**What the task requires:** In the entries that follow, the first line to write out is the one containing "clock_tree;CTS tree;done;", and the last is the one containing "yosys;Synth Area in Compound Gates;0.0337;". Reproduce that stretch exactly, with nothing before or after it.

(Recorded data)
<file path="src/design/uart_cfg.svh">
////////////////////////////////////////
// UART configuration
// Clock, bit rate, character format and
// receive buffer depth, fixed at compile time
////////////////////////////////////////
`ifndef UART_CFG_SVH
`define UART_CFG_SVH

// Timing
`define UART_CLK_FREQ      50000000                          // Hz
`define UART_BAUD          3125000                           // Bit/s
`define UART_CLKS_PER_BIT  (`UART_CLK_FREQ / `UART_BAUD)     // 16 clocks per bit

// Character format
`define UART_DATA_BITS     8
`define UART_PARITY        uart_pkg::PARITY_EVEN             // None, even or odd

// Receive side
`define UART_FIFO_DEPTH    16                                // Power of two

`endif
</file>
<file path="src/design/uart_pkg.sv">
////////////////////////////////////////
// UART shared types
// Parity modes, FSM states and the
// received character record
////////////////////////////////////////
`default_nettype none

`include "uart_cfg.svh"

package uart_pkg;

    typedef enum logic [1:0] {
        PARITY_NONE,
        PARITY_EVEN,
        PARITY_ODD
    } uart_parity_e;

    typedef enum logic [2:0] {
        TX_IDLE,
        TX_START,
        TX_DATA,
        TX_PARITY,
        TX_STOP
    } uart_tx_state_e;

    typedef enum logic [2:0] {
        RX_IDLE,
        RX_START,
        RX_DATA,
        RX_PARITY,
        RX_STOP
    } uart_rx_state_e;

    // One received character with its line errors
    typedef struct packed {
        logic [`UART_DATA_BITS-1:0] data;
        logic                       parity_err;   // Parity bit mismatch
        logic                       frame_err;    // Stop bit sampled low
    } uart_char_t;

endpackage

`default_nettype wire

</file>
<file path="src/design/uart_core.sv">
////////////////////////////////////////
// UART core top level
// Transmitter, receiver and receive FIFO
////////////////////////////////////////
`timescale 1ns/10ps
`default_nettype none

`include "uart_cfg.svh"

module uart_core (
    input  logic                       clk,
    input  logic                       rst,
    // Transmit handshake
    input  logic [`UART_DATA_BITS-1:0] tx_data,
    input  logic                       tx_valid,
    output logic                       tx_ready,
    // Serial lines
    output logic                       tx,
    input  logic                       rx,
    // Receive handshake
    output uart_pkg::uart_char_t       rx_char,
    output logic                       rx_valid,
    input  logic                       rx_ready,
    output logic                       rx_overrun
);
    import uart_pkg::*;

    uart_char_t rx_char_w;                     // Deframer to FIFO
    logic       rx_strobe_w;

    uart_tx tx_i (
        .clk      (clk),
        .rst      (rst),
        .tx_data  (tx_data),
        .tx_valid (tx_valid),
        .tx_ready (tx_ready),
        .tx       (tx)
    );

    uart_rx rx_i (
        .clk         (clk),
        .rst         (rst),
        .rx          (rx),
        .char_out    (rx_char_w),
        .char_strobe (rx_strobe_w)
    );

    uart_rx_fifo #(
        .DEPTH (`UART_FIFO_DEPTH)
    ) fifo_i (
        .clk         (clk),
        .rst         (rst),
        .char_in     (rx_char_w),
        .char_strobe (rx_strobe_w),
        .rx_char     (rx_char),
        .rx_valid    (rx_valid),
        .rx_ready    (rx_ready),
        .rx_overrun  (rx_overrun)
    );

endmodule

`default_nettype wire

</file>
<file path="src/design/uart_rx_fifo.sv">
////////////////////////////////////////
// Receive character FIFO
// Show-ahead buffer, drops and flags
// characters arriving while full
////////////////////////////////////////
`timescale 1ns/10ps
`default_nettype none

module uart_rx_fifo #(
    parameter int unsigned DEPTH = 16
) (
    input  logic                 clk,
    input  logic                 rst,
    input  uart_pkg::uart_char_t char_in,
    input  logic                 char_strobe,
    output uart_pkg::uart_char_t rx_char,
    output logic                 rx_valid,
    input  logic                 rx_ready,
    output logic                 rx_overrun
);
    import uart_pkg::*;

    localparam int unsigned AW    = (DEPTH > 1) ? $clog2(DEPTH) : 1;
    localparam int unsigned CNT_W = AW + 1;

    uart_char_t       mem [DEPTH];
    logic [AW-1:0]    wr_ptr;
    logic [AW-1:0]    rd_ptr;
    logic [CNT_W-1:0] count;
    logic             full;
    logic             push;
    logic             pop;

    assign full     = (count == CNT_W'(DEPTH));
    assign push     = char_strobe && !full;
    assign pop      = rx_valid && rx_ready;
    assign rx_valid = (count != '0);
    assign rx_char  = mem[rd_ptr];             // Head shown ahead

    always_ff @(posedge clk)
    begin
        if (push)
            mem[wr_ptr] <= char_in;
    end

    always_ff @(posedge clk)
    begin
        if (rst)
        begin
            wr_ptr     <= '0;
            rd_ptr     <= '0;
            count      <= '0;
            rx_overrun <= 1'b0;
        end
        else
        begin
            rx_overrun <= char_strobe && full;     // One pulse per lost character
            if (push)
                wr_ptr <= (wr_ptr == AW'(DEPTH - 1)) ? '0 : wr_ptr + 1'b1;
            if (pop)
                rd_ptr <= (rd_ptr == AW'(DEPTH - 1)) ? '0 : rd_ptr + 1'b1;
            case ({push, pop})
                2'b10:   count <= count + 1'b1;
                2'b01:   count <= count - 1'b1;
                default: count <= count;         // Both or neither
            endcase
        end
    end

    a_count_bound: assert property (@(posedge clk) disable iff (rst)
        count <= CNT_W'(DEPTH))
        else $error("FIFO occupancy above depth");

endmodule

`default_nettype wire

</file>
<file path="src/design/uart_rx.sv">
////////////////////////////////////////
// UART receiver
// Synchronizes the line, samples mid-bit
// and flags parity and framing errors
////////////////////////////////////////
`timescale 1ns/10ps
`default_nettype none

`include "uart_cfg.svh"

module uart_rx (
    input  logic                 clk,
    input  logic                 rst,
    input  logic                 rx,
    output uart_pkg::uart_char_t char_out,
    output logic                 char_strobe
);
    import uart_pkg::*;

    localparam int unsigned  CLKS     = `UART_CLKS_PER_BIT;
    localparam int unsigned  HALF     = CLKS / 2;
    localparam int unsigned  CNT_W    = $clog2(CLKS);
    localparam int unsigned  IDX_W    = $clog2(`UART_DATA_BITS);
    localparam uart_parity_e PAR_MODE = `UART_PARITY;

    uart_rx_state_e             state;
    logic                       rx_meta;
    logic                       rx_sync;
    logic                       rx_prev;      // For start edge detection
    logic [CNT_W-1:0]           bit_cnt;
    logic [IDX_W-1:0]           bit_idx;
    logic [`UART_DATA_BITS-1:0] shreg;
    logic                       par_acc;      // Running XOR of data bits
    logic                       par_err;
    logic                       sample;

    // Half a bit to confirm the start, then one full bit per sample
    assign sample = (state == RX_START) ? (bit_cnt == CNT_W'(HALF - 1))
                                        : (bit_cnt == CNT_W'(CLKS - 1));

    always_ff @(posedge clk)
    begin
        if (rst)
        begin
            rx_meta <= 1'b1;
            rx_sync <= 1'b1;
            rx_prev <= 1'b1;
        end
        else
        begin
            rx_meta <= rx;
            rx_sync <= rx_meta;
            rx_prev <= rx_sync;
        end
    end

    always_ff @(posedge clk)
    begin
        if (rst || state == RX_IDLE || sample)
            bit_cnt <= '0;
        else
            bit_cnt <= bit_cnt + 1'b1;
    end

    ////////////////////////////////////////
    // Deframer control
    ////////////////////////////////////////
    always_ff @(posedge clk)
    begin
        if (rst)
        begin
            state       <= RX_IDLE;
            bit_idx     <= '0;
            char_strobe <= 1'b0;
        end
        else
        begin
            char_strobe <= 1'b0;
            case (state)
                RX_IDLE:
                begin
                    if (rx_prev && !rx_sync)
                        state <= RX_START;
                end
                RX_START:
                begin
                    if (sample)
                    begin
                        state   <= rx_sync ? RX_IDLE : RX_DATA;   // High here is a glitch
                        bit_idx <= '0;
                    end
                end
                RX_DATA:
                begin
                    if (sample)
                    begin
                        if (bit_idx == IDX_W'(`UART_DATA_BITS - 1))
                            state <= (PAR_MODE == PARITY_NONE) ? RX_STOP : RX_PARITY;
                        else
                            bit_idx <= bit_idx + 1'b1;
                    end
                end
                RX_PARITY:
                begin
                    if (sample)
                        state <= RX_STOP;
                end
                RX_STOP:
                begin
                    if (sample)
                    begin
                        state       <= RX_IDLE;
                        char_strobe <= 1'b1;      // Stop bit midpoint
                    end
                end
                default: state <= RX_IDLE;
            endcase
        end
    end

    // Data path, sampled at bit midpoints
    always_ff @(posedge clk)
    begin
        if (sample)
        begin
            case (state)
                RX_START:
                begin
                    par_acc <= 1'b0;
                    par_err <= 1'b0;
                end
                RX_DATA:
                begin
                    shreg   <= {rx_sync, shreg[`UART_DATA_BITS-1:1]};  // LSB arrives first
                    par_acc <= par_acc ^ rx_sync;
                end
                RX_PARITY:
                    par_err <= (PAR_MODE == PARITY_ODD) ? ~(par_acc ^ rx_sync)
                                                        : (par_acc ^ rx_sync);
                RX_STOP:
                begin
                    char_out.data       <= shreg;
                    char_out.parity_err <= par_err;
                    char_out.frame_err  <= ~rx_sync;
                end
                default: ;
            endcase
        end
    end

    a_strobe_single: assert property (@(posedge clk) disable iff (rst)
        char_strobe |=> !char_strobe)
        else $error("char_strobe held for two cycles");

endmodule

`default_nettype wire

</file>
<file path="src/design/uart_tx.sv">
////////////////////////////////////////
// UART transmitter
// Takes one character per valid/ready transfer
// and sends start, data LSB first, parity, stop
////////////////////////////////////////
`timescale 1ns/10ps
`default_nettype none

`include "uart_cfg.svh"

module uart_tx (
    input  logic                       clk,
    input  logic                       rst,
    input  logic [`UART_DATA_BITS-1:0] tx_data,
    input  logic                       tx_valid,
    output logic                       tx_ready,
    output logic                       tx
);
    import uart_pkg::*;

    localparam int unsigned  CLKS     = `UART_CLKS_PER_BIT;
    localparam int unsigned  CNT_W    = $clog2(CLKS);
    localparam int unsigned  IDX_W    = $clog2(`UART_DATA_BITS);
    localparam uart_parity_e PAR_MODE = `UART_PARITY;

    uart_tx_state_e             state;
    logic [CNT_W-1:0]           bit_cnt;      // Clocks into the current bit
    logic [IDX_W-1:0]           bit_idx;      // Data bit on the line
    logic [`UART_DATA_BITS-1:0] data_q;
    logic                       bit_end;
    logic                       par_bit;

    assign bit_end  = (bit_cnt == CNT_W'(CLKS - 1));
    assign tx_ready = (state == TX_IDLE);
    assign par_bit  = (PAR_MODE == PARITY_ODD) ? ~^data_q : ^data_q;

    always_ff @(posedge clk)
    begin
        if (tx_valid && tx_ready)
            data_q <= tx_data;                // Held for the whole frame
    end

    // Bit period timer, idle while waiting for a character
    always_ff @(posedge clk)
    begin
        if (rst || state == TX_IDLE || bit_end)
            bit_cnt <= '0;
        else
            bit_cnt <= bit_cnt + 1'b1;
    end

    ////////////////////////////////////////
    // Frame sequencer
    ////////////////////////////////////////
    always_ff @(posedge clk)
    begin
        if (rst)
        begin
            state   <= TX_IDLE;
            tx      <= 1'b1;
            bit_idx <= '0;
        end
        else
        begin
            case (state)
                TX_IDLE:
                begin
                    if (tx_valid)
                    begin
                        state <= TX_START;
                        tx    <= 1'b0;          // Start bit from the next cycle
                    end
                end
                TX_START:
                begin
                    if (bit_end)
                    begin
                        state   <= TX_DATA;
                        tx      <= data_q[0];
                        bit_idx <= '0;
                    end
                end
                TX_DATA:
                begin
                    if (bit_end)
                    begin
                        if (bit_idx == IDX_W'(`UART_DATA_BITS - 1))
                        begin
                            if (PAR_MODE == PARITY_NONE)
                            begin
                                state <= TX_STOP;
                                tx    <= 1'b1;
                            end
                            else
                            begin
                                state <= TX_PARITY;
                                tx    <= par_bit;
                            end
                        end
                        else
                        begin
                            bit_idx <= bit_idx + 1'b1;
                            tx      <= data_q[bit_idx + 1'b1];
                        end
                    end
                end
                TX_PARITY:
                begin
                    if (bit_end)
                    begin
                        state <= TX_STOP;
                        tx    <= 1'b1;
                    end
                end
                TX_STOP:
                begin
                    if (bit_end)
                        state <= TX_IDLE;       // Ready again next cycle
                end
                default:
                begin
                    state <= TX_IDLE;
                    tx    <= 1'b1;
                end
            endcase
        end
    end

    // Line must rest at mark level between frames
    a_idle_mark: assert property (@(posedge clk) disable iff (rst)
        state == TX_IDLE |-> tx)
        else $error("tx low while transmitter idle");

endmodule

`default_nettype wire

</file>
<file path="config.mk">
export PLATFORM = sky130hd
export DESIGN_NAME = uart_core
export DESIGN_NICKNAME = d
export VERILOG_FILES = /design/src/design/uart_pkg.sv /design/src/design/uart_core.sv /design/src/design/uart_rx_fifo.sv /design/src/design/uart_rx.sv /design/src/design/uart_tx.sv
export VERILOG_INCLUDE_DIRS = /design/src /design/src/design
export SDC_FILE = /design/constraint.sdc
export NUM_CORES = 1
export LEC_CHECK = 0
export CORE_ASPECT_RATIO = 1.4
export CORE_MARGIN = 2
export CORE_UTILIZATION = 50
export DETAILED_ROUTE_END_ITERATION = 10
export DONT_BUFFER_PORTS = 1
export PLACE_DENSITY = 0.74
export REMOVE_ABC_BUFFERS = 1
export SKIP_LAST_GASP = 1
export SLEW_MARGIN = 25
export SYNTH_ARGS = -nofsm -noshare
export SYNTH_HDL_FRONTEND = slang
export SYNTH_SLANG_ARGS = --single-unit
</file>
<file path="constraint.sdc">
create_clock -name clk -period 2.9 [get_ports clk]
set_input_delay 0.435 -clock clk [delete_from_list [all_inputs] [get_ports clk]]
set_output_delay 0.435 -clock clk [all_outputs]
set_load 0.05 [all_outputs]
</file>
==> out/metrics.csv <==
stage;metric;value;unit
run_status;outcome;complete, no violations;
layout;diode count;0;
clock_tree;clk_lat worst skew;510;ps
die;CORE AREA;18500;µm²
route;antenna viol nets, final;0;
hold_path;hold path endpoint;tx_i.bit_idx[1]$_SDFFE_PP0P_;
setup_path;startpoint type of the worst setup path;flop;
yosys;Synth Flop Type;edfxtp_1;
global_route;first-pass GRT wire length;28.0;mm
yosys;Post-Synthesis Cells;528;
setup_path;path depth of the worst reg2reg path;9;
clock_tree;Clock Tree Buf Depth;3;
setup_path;reg2reg setup slack;230;ps
power;Max VDD drop;0.396;mV
place;DP Area;9730;µm²
place;HPWL after DPL;10.9;mm
die;die area;19900;µm²
route;drt drc;0;
setup_path;WP data arrival;2410;ps
yosys;ys async rst share;0;
clock_tree;cts bufs inserted;22;
timing;fmax;351;MHz
setup_path;CP cell instances;buf_12, mux4_1, mux4_2;
power;PwrDens;613;nW/µm²
clock_tree;CTS clock-pin slew for the worst setup and hold paths;60;ps
yosys;mux contribution to synthesized area;0.147;
yosys;post-synth top area share;0.601;
yosys;post-synthesis cell type count;60;
die;Die Wd;120;µm
timing;max_slew headroom;0.531;
hold_path;worst min-delay path class;input port to flop;
yosys;adder-cell share of the synthesized area;0.0187;
yosys;Synth area leader;edfxtp_1;
die;Ports;27;
clock_tree;CTS tree;done;
clock_tree;CTS Root Cell;clkbuf_16;
timing;# setup viols final;0;
timing;unrepaired setup endpoints after global routing;true;
layout;Syn-to-layout area delta;11.7;%
route;DR vias/cell;5.92;
layout;share of cells above drive strength 1;0.165;
setup_path;Crit-path slowest cell;mux4_2;
power;leakage power;3.38;nW
yosys;simple-gate share of the synthesized area;0.0685;
place;dpl cells;765;
setup_path;Worst Setup End Kind;output pin;
timing;max-slew violation count;0;
place;GP Congestion;0.764;
hold_path;Hold Crit Start;rst;
yosys;Synth Area in Compound Gates;0.0337;
setup_path;Critical Path RT;2470;ps
timing;Final period util;0.981;
setup_path;delay of the slowest critical-path stage;660;ps
die;Initial Util;0.507;
route;Initial DRT Pass Iterations;6;
route;drt initial violations;442;
setup_path;Worst Path Max Fanout;20;
yosys;Post-Synth XOR/XNOR Area;0.0196;
global_route;largest net degree at the start of global routing;41;
timing;fin crit period;2850;ps
layout;design area;10500;µm²
yosys;Post-synth EDFFs;188;
yosys;Yosys reg bits;231;
yosys;cell area after synthesis;9390;µm²
route;DR WL/cell;22.8;µm
route;final WL;18.4;mm
timing;Worst Tran Pin Value;703;ps
setup_path;Crit Reg-Reg Startpoint;fifo_i.count[0]$_SDFFE_PP0P_;
global_route;GRT Residual Overflow;0;
global_route;GR Util All Layers;0.186;
place;Port Buffers;0;
global_route;vias in the first global route;4955;
timing;Final Skew;12.6;ps
die;FP Rows;59;
clock_tree;H-tree levels;1;
layout;layout net count;575;
yosys;largest cells by area after synthesis;edfxtp_1 (60%), dfxtp_1 (9.2%), mux4_1 (8.7%);
layout;Finished Layout Cells;808;
yosys;largest family of logic cells by synthesized area;multiplexers;
timing;final hold vios;0;
setup_path;reg2reg end;fifo_i.count[4]$_SDFFE_PP0P_;
hold_path;Hold Path Stages;1;
yosys;Syn Area/Cell;17.8;µm²
global_route;initial antenna violation count;0;
yosys;Ys Warns;0;
route;Vias;4787;
job;MaxCap Viol Count;0;
yosys;sequential area share after synthesis;0.693;
die;Die Height;166;µm
clock_tree;post-CTS setup buffer count;0;
setup_path;Setup Crit Path Kind;flop to output pin;
timing;Min Hold Slack;13.5;ps
clock_tree;clock tree sinks;231;
[power breakdown]
group	total [mW]	internal, mW	leakage (nW)	switching [mW]
clock	2.80	1.59	0.344	1.21
sequential	3.57	3.55	2.04	0.0204
combinational	0.0675	0.0314	0.999	0.0361
total	6.43	5.17	3.38	1.27
[layer usage]
metal	GRT usage	vias to the layer above	share of wire
met5	0	-	0
met4	0.0588	0	0.027
met3	0.0230	34	0.052
met1	0.222	2435	0.37
li1	-	2163	-
met2	0.346	155	0.56
[logic make-up (layout without fill, tap and decap cells)]
| kind of cell | Yosys count | in the layout |
|---|---|---|
| AO/OA/AOI/OAI | 42 | 42 |
| flip-flops | 231 | 231 |
| adder cells (fa/ha/maj) | 14 | 14 |
| multiplexers | 63 | 63 |
| buffers and inverters | 37 | 73 |
| AND/OR/NAND/NOR | 120 | 120 |
| XOR/XNOR | 21 | 21 |
[synth_stat cells, drive strengths merged (4+ instances only)]
library cell / number
clkbuf: 17
or2: 5
nand2: 11
a31oi: 4
edfxtp: 188
nand2b: 5
mux4: 50
nor2: 41
and3: 5
nor3: 11
buf: 11
nor3b: 4
dfxtp: 43
a21oi: 10
mux2i: 10
ha: 14
xor2: 7
xnor2: 14
inv: 9
nand3: 11
nand3b: 4
[layout by cell type (no fill, tap or decap), drive strengths merged, types with 7 or more instances in the layout]
master / Yosys / layout
buf: 11 / 21
nor3: 11 / 11
nand3: 11 / 11
clkinv: 0 / 7
dfxtp: 43 / 43
clkbuf: 17 / 29
xor2: 7 / 7
ha: 14 / 14
xnor2: 14 / 14
inv: 9 / 11
mux4: 50 / 50
nand2: 11 / 11
edfxtp: 188 / 188
a21oi: 10 / 10
mux2i: 10 / 10
nor2: 41 / 41
[worst max-delay path: cells and delay by family (launching register included)]
| kind | cells | cell delay, ps |
|---|---|---|
| flip-flops | 1 | 410 |
| multiplexers | 2 | 1260 |
| buffers and inverters | 1 | 210 |
[worst max-delay path by stage]
stage / startpoint / endpoint / slack (ps) / depth (start not counted)
detailed placement: fifo_i.count[0]$_SDFFE_PP0P_ / fifo_i.count[4]$_SDFFE_PP0P_ / 150 / 9
floorplan: flop / rx_char[0] / -260 / 2
CTS: flop / rx_char[7] / 0.9 / 3
global placement: fifo_i.count[0]$_SDFFE_PP0P_ / fifo_i.count[4]$_SDFFE_PP0P_ / 320 / 9
global route: flop / rx_char[0] / 10 / 3
finish: flop / rx_char[6] / 50 / 3
[metrics by stage]
step           setup WS, ps  power, mW  TNS (ps)   util
5_1_grt                11.8       6.61         0  0.566
3_3_place_gp            321       3.70         0  0.525
2_1_floorplan          -261       3.69     -2610      -
3_5_place_dp            154       3.70         0  0.525
6_report               55.0       6.43         0  0.566
4_1_cts               0.887       6.47         0  0.564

**Solution to this task:**
clock_tree;CTS tree;done;
clock_tree;CTS Root Cell;clkbuf_16;
timing;# setup viols final;0;
timing;unrepaired setup endpoints after global routing;true;
layout;Syn-to-layout area delta;11.7;%
route;DR vias/cell;5.92;
layout;share of cells above drive strength 1;0.165;
setup_path;Crit-path slowest cell;mux4_2;
power;leakage power;3.38;nW
yosys;simple-gate share of the synthesized area;0.0685;
place;dpl cells;765;
setup_path;Worst Setup End Kind;output pin;
timing;max-slew violation count;0;
place;GP Congestion;0.764;
hold_path;Hold Crit Start;rst;
yosys;Synth Area in Compound Gates;0.0337;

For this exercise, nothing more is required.